▶ PROMPT: Scan the material and copy every line in which "cell" appears.

---

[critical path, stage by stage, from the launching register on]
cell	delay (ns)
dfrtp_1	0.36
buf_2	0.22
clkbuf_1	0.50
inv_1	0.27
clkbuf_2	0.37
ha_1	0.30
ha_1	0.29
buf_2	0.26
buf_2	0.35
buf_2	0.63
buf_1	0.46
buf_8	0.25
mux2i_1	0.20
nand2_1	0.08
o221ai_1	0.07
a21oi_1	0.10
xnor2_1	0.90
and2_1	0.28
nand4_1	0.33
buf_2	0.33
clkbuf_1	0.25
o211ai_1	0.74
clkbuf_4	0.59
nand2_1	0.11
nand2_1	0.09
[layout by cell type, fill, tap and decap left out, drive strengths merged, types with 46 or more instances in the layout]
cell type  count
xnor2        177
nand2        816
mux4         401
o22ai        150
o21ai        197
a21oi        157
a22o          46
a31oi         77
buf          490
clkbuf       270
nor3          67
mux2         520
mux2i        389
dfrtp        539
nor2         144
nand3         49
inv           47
## src/rtl/prom_pkg.sv

```systemverilog
package prom_pkg;
  typedef enum logic [2:0] {
    MODE_STANDBY,
    MODE_DISABLE,
    MODE_READ,
    MODE_SIG,
    MODE_PROG,
    MODE_VERIFY,
    MODE_INHIBIT
  } mode_e;
endpackage

```

## src/rtl/prom_mode_dec.sv

```systemverilog
module prom_mode_dec
  import prom_pkg::*;
(
  input  logic  ce_n_i,
  input  logic  oe_n_i,
  input  logic  vpp_i,
  input  logic  hv_i,
  output mode_e mode_o
);
  always_comb begin
    if (vpp_i) begin
      if (!ce_n_i && oe_n_i)      mode_o = MODE_PROG;
      else if (ce_n_i && !oe_n_i) mode_o = MODE_VERIFY;
      else                        mode_o = MODE_INHIBIT;
    end else if (ce_n_i) begin
      mode_o = MODE_STANDBY;
    end else if (oe_n_i) begin
      mode_o = MODE_DISABLE;
    end else if (hv_i) begin
      mode_o = MODE_SIG;
    end else begin
      mode_o = MODE_READ;
    end
  end
endmodule

```

## src/rtl/prom_array.sv

```systemverilog
module prom_array #(
  parameter int ADDR_W   = 6,
  parameter int DATA_W   = 16,
  parameter bit ERASABLE = 1'b1
) (
  input  logic              clk_i,
  input  logic              rst_ni,
  input  logic              wr_en_i,
  input  logic              erase_i,
  input  logic [ADDR_W-1:0] addr_i,
  input  logic [DATA_W-1:0] wdata_i,
  output logic [DATA_W-1:0] rdata_o
);
  localparam int DEPTH = 2 ** ADDR_W;

  logic [DATA_W-1:0] mem [DEPTH];
  logic              erase_en;

  generate
    if (ERASABLE) begin : g_erasable
      assign erase_en = erase_i;
    end else begin : g_otp
      assign erase_en = 1'b0;
    end
  endgenerate

  // reset models a blank part
  always_ff @(posedge clk_i or negedge rst_ni) begin
    if (!rst_ni) begin
      for (int i = 0; i < DEPTH; i++) mem[i] <= '1;
    end else if (erase_en) begin
      for (int i = 0; i < DEPTH; i++) mem[i] <= '1;
    end else if (wr_en_i) begin
      mem[addr_i] <= mem[addr_i] & wdata_i;
    end
  end

  assign rdata_o = mem[addr_i];

  AST_PROG_CLEAR_ONLY: assert property (@(posedge clk_i) disable iff (!rst_ni)
    wr_en_i && !erase_en |=> (mem[$past(addr_i)] & ~$past(rdata_o)) == '0);
  AST_ERASE_BLANK: assert property (@(posedge clk_i) disable iff (!rst_ni)
    erase_en |=> &mem[$past(addr_i)]);
endmodule

```

## src/rtl/prom_out_stage.sv

```systemverilog
module prom_out_stage
  import prom_pkg::*;
#(
  parameter int         DATA_W = 16,
  parameter logic [7:0] MFG_ID = 8'h97,
  parameter logic [7:0] DEV_ID = 8'h30
) (
  input  logic              clk_i,
  input  logic              rst_ni,
  input  mode_e             mode_i,
  input  logic              sel_i,
  input  logic [DATA_W-1:0] word_i,
  output logic [DATA_W-1:0] data_o,
  output logic              data_oe_o
);
  localparam int PAD_W = DATA_W - 8;

  logic [DATA_W-1:0] nxt_data;
  logic              nxt_oe;

  always_comb begin
    nxt_data = '0;
    nxt_oe   = 1'b0;
    unique case (mode_i)
      MODE_READ, MODE_VERIFY: begin
        nxt_data = word_i;
        nxt_oe   = 1'b1;
      end
      MODE_SIG: begin
        nxt_data = {{PAD_W{1'b0}}, (sel_i ? DEV_ID : MFG_ID)};
        nxt_oe   = 1'b1;
      end
      default: ;
    endcase
  end

  always_ff @(posedge clk_i or negedge rst_ni) begin
    if (!rst_ni) begin
      data_o    <= '0;
      data_oe_o <= 1'b0;
    end else begin
      data_o    <= nxt_data;
      data_oe_o <= nxt_oe;
    end
  end
endmodule

```

## src/rtl/prom_ctrl.sv

```systemverilog
module prom_ctrl
  import prom_pkg::*;
#(
  parameter int         ADDR_W   = 6,
  parameter int         DATA_W   = 16,
  parameter bit         ERASABLE = 1'b1,
  parameter logic [7:0] MFG_ID   = 8'h97,
  parameter logic [7:0] DEV_ID   = 8'h30
) (
  input  logic              clk_i,
  input  logic              rst_ni,
  input  logic              ce_n_i,
  input  logic              oe_n_i,
  input  logic              vpp_i,
  input  logic              hv_i,
  input  logic              erase_i,
  input  logic [ADDR_W-1:0] addr_i,
  input  logic [DATA_W-1:0] data_i,
  output logic [DATA_W-1:0] data_o,
  output logic              data_oe_o
);
  mode_e             mode;
  logic              ce_n_q;
  logic              wr_en;
  logic [DATA_W-1:0] word;

  prom_mode_dec u_dec (
    .ce_n_i (ce_n_i),
    .oe_n_i (oe_n_i),
    .vpp_i  (vpp_i),
    .hv_i   (hv_i),
    .mode_o (mode)
  );

  // one write per chip-enable low pulse
  always_ff @(posedge clk_i or negedge rst_ni) begin
    if (!rst_ni) ce_n_q <= 1'b1;
    else         ce_n_q <= ce_n_i;
  end

  assign wr_en = (mode == MODE_PROG) && ce_n_q;

  prom_array #(
    .ADDR_W   (ADDR_W),
    .DATA_W   (DATA_W),
    .ERASABLE (ERASABLE)
  ) u_array (
    .clk_i   (clk_i),
    .rst_ni  (rst_ni),
    .wr_en_i (wr_en),
    .erase_i (erase_i),
    .addr_i  (addr_i),
    .wdata_i (data_i),
    .rdata_o (word)
  );

  prom_out_stage #(
    .DATA_W (DATA_W),
    .MFG_ID (MFG_ID),
    .DEV_ID (DEV_ID)
  ) u_out (
    .clk_i     (clk_i),
    .rst_ni    (rst_ni),
    .mode_i    (mode),
    .sel_i     (addr_i[0]),
    .word_i    (word),
    .data_o    (data_o),
    .data_oe_o (data_oe_o)
  );

  AST_READ_DRIVES: assert property (@(posedge clk_i) disable iff (!rst_ni)
    !vpp_i && !ce_n_i && !oe_n_i |=> data_oe_o);
  AST_DISABLE_HIZ: assert property (@(posedge clk_i) disable iff (!rst_ni)
    !ce_n_i && oe_n_i |=> !data_oe_o && data_o == '0);
  AST_STANDBY_HIZ: assert property (@(posedge clk_i) disable iff (!rst_ni)
    !vpp_i && ce_n_i |=> !data_oe_o && data_o == '0);
  AST_ONE_WRITE_PER_PULSE: assert property (@(posedge clk_i) disable iff (!rst_ni)
    wr_en |=> !wr_en);
  AST_VERIFY_DRIVES: assert property (@(posedge clk_i) disable iff (!rst_ni)
    vpp_i && ce_n_i && !oe_n_i |=> data_oe_o);
  AST_INHIBIT_NO_WRITE: assert property (@(posedge clk_i) disable iff (!rst_ni)
    vpp_i && (ce_n_i == oe_n_i) |-> !wr_en);
  AST_SIG_UPPER_ZERO: assert property (@(posedge clk_i) disable iff (!rst_ni)
    hv_i && !vpp_i && !ce_n_i && !oe_n_i |=> data_oe_o && data_o[DATA_W-1:8] == '0);
endmodule

```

---

▶ EXERCISE RESULT:
cell	delay (ns)
[layout by cell type, fill, tap and decap left out, drive strengths merged, types with 46 or more instances in the layout]
cell type  count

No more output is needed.